Monday, November 29, 2010

New Caledonia - St Maurice Monument in Isle of Pines

The monument of St. Maurice in Isle of Pins (Île des Pins).

Sent by Ibetto of Wallis & Futuna who was visiting New Caledonia.

This is from WIkipedia : The Isle of Pines (French: Île des Pins; Kanak name: Kunyié) is an island located in the Pacific Ocean, in the archipelago of New Caledonia, an overseas territory of France. The island is part of the commune (municipality) of L'Île-des-Pins, in the South Province of New Caledonia. The Isle of Pines is often nicknamed l'île la plus proche du paradis ("the closest island to Paradise") and is famous for snorkeling and scuba diving in and around its colorful lagoon. Many species of tropical fish and corals can be seen in the transparent water.

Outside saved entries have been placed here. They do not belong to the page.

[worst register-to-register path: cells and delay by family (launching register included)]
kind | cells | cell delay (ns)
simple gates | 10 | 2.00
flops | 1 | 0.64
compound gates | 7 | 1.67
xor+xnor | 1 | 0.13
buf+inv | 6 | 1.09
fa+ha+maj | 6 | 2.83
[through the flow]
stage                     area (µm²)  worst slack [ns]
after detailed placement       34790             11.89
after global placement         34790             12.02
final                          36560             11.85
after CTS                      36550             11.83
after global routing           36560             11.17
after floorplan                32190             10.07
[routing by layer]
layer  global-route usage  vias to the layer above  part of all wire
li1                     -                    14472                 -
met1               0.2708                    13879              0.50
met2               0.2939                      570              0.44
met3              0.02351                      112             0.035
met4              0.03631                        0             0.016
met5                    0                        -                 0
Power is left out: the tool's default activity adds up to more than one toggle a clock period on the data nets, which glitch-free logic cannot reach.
==> config.mk <==
export PLATFORM = sky130hd
export DESIGN_NAME = cmacc_cell
export DESIGN_NICKNAME = d
export VERILOG_FILES = /design/src/sv/cmacc_pkg.sv /design/src/sv/cmacc_cell.sv
export SDC_FILE = /design/constraint.sdc
export NUM_CORES = 1
export LEC_CHECK = 0
export BUFFER_PORTS_ARGS = -buffer_cell sky130_fd_sc_hd__buf_2
export CAP_MARGIN = 30
export CELL_PAD_IN_SITES_DETAIL_PLACEMENT = 1
export CELL_PAD_IN_SITES_GLOBAL_PLACEMENT = 1
export CORE_MARGIN = 2
export CORE_UTILIZATION = 26
export DETAILED_ROUTE_END_ITERATION = 12
export PLACE_DENSITY = 0.78
export SLEW_MARGIN = 10
export SYNTH_ARGS = -nofsm -noshare
export SYNTH_HDL_FRONTEND = slang
export SYNTH_SLANG_ARGS = --single-unit
==> constraint.sdc <==
create_clock -name clk -period 0.8 [get_ports clk]
set_input_delay 0.16 -clock clk [delete_from_list [all_inputs] [get_ports clk]]
set_output_delay 0.16 -clock clk [all_outputs]
set_load 0.01 [all_outputs]
==> src/sv/cmacc_pkg.sv <==
// ----------------------------------------------------------------------------
// cmacc_pkg
// Shared types and constants of the covariance matrix accumulator.
// ----------------------------------------------------------------------------
package cmacc_pkg;

	localparam int MAX_DIMS_DEF = 128;
	localparam int MAX_ROWS_DEF = 65535;

	localparam int FUNC_W  = 2;
	localparam int VALUE_W = 16;
	localparam int SEL_W   = 7;
	localparam int COV_W   = 32;
	localparam int SUM_W   = 48;
	localparam int ROWS_W  = 16;
	localparam int CFG_W   = 8;
	localparam int PROD_W  = 2 * VALUE_W;

	typedef enum logic [FUNC_W-1:0] {
		FUNC_PUSH  = 2'd0,
		FUNC_READ  = 2'd1,
		FUNC_CLEAR = 2'd2,
		FUNC_NONE  = 2'd3
	} func_t;

	typedef enum logic [2:0] {
		ST_CLEAR,
		ST_IDLE,
		ST_LOAD,
		ST_ACC,
		ST_READ,
		ST_DIV,
		ST_OUT
	} state_t;

endpackage

==> src/sv/cmacc_cell.sv <==
// ----------------------------------------------------------------------------
// cmacc_cell
// One row buffer element of the shift/rotate chain.
// ----------------------------------------------------------------------------
module cmacc_cell (
	input  logic                                 clk,
	input  logic                                 shift,
	input  logic signed [cmacc_pkg::VALUE_W-1:0] din,
	output logic signed [cmacc_pkg::VALUE_W-1:0] q
);
	import cmacc_pkg::*;

	logic signed [VALUE_W-1:0] val_q;

	always_ff @(posedge clk) begin
		if (shift) begin
			val_q <= din;
		end
	end

	assign q = val_q;
endmodule

## Word level (Yosys, flattened, before mapping)

Cells that the tools add are included.

- Shift-type cells: 0
- Equal/unequal tests: 0
- Bitwise logic cells: 0
- Div/mod/pow operators: 0
- Reductions and logical operators: 0
- Muxes and demuxes: 0
- Add/subtract/negate cells: 0
- $lt $le $gt $ge: 0
- Multipliers: 0

- Bits in latches: 0
- Output and inout port bits: 16
- Memories: 0
- Bits in writable memories: 0
- Memory bits (read-only): 0
- Logic and storage cells: 1
- Flip-flop bits (word level): 16

## Longest topological paths before layout

- Depth after elaboration: 0
- Mapped depth: 0

## Worst setup path after synthesis

No wires, ideal clock.

- Kind: register -> output
- From: register val_q[0] (netlist: q[0])
- To: output q[0] (netlist name)
- Arrival time: 0.394 ns
- Slack: 0.246 ns
- Data required time: 0.640 ns
- Path buffers: 0
- Cell stages (with the launch flop): 1
- Path through: edfxtp_1

RTL lines:

| item | line | text |
|---|---|---|
| start, declared | cmacc_cell.sv:13 | `logic signed [VALUE_W-1:0] val_q;` |
| start signal, assigned | cmacc_cell.sv:17 | `val_q <= din;` |
| end, declared | cmacc_cell.sv:9 | `output logic signed [cmacc_pkg::VALUE_W-1:0] q` |

No word-level cell between the ends.

## Worst setup path after layout

- From: register val_q[1] (netlist: q[1])
- To: output q[1] (netlist name)

No word-level cell between the ends.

The island is located around 22°37′S 167°29′E / 22.617°S 167.483°E / -22.617; 167.483Coordinates: 22°37′S 167°29′E / 22.617°S 167.483°E / -22.617; 167.483 and measures 15 km (9 miles) by 13 km (8 miles). It lies southeast of Grande Terre, New Caledonia's main island and is approximately 100 kilometres south-east of the capital Noumea. There is one airport (code ILP) with a 1,097-meter (3,600 ft) runway. The Isle of Pines is surrounded by the New Caledonia Barrier Reef.

The inhabitants of the island are mainly native Melanesian Kanaks and the population is approximately 2,000 (estimated 2006) (1989 population 1,465).

The island is rich with animal life and is home to many unique creatures such as the Crested Gecko Rhacodactylus ciliatus and the world's largest gecko Rhacodactylus leachianus.

The pic Nga is the island's highest point, at 262 meters (860 ft) elevation.

The island was first discovered by Captain James Cook in 1774 on his second voyage to New Zealand. Captain Cook gave the island its name after seeing the tall native pines (Araucaria columnaris). It is said he never actually disembarked onto the island but as he saw signs of inhabitance (smoke) assumed it was inhabited. In the 1840s both Protestant and Catholic missionaries arrived, along with merchants seeking sandalwood.

The French took possession of the island in 1853 at which time the native Kunies opted for the Catholic religion. In 1872 the island became a French penal colony, home to approximately 3,000 political deportees from the Paris Commune.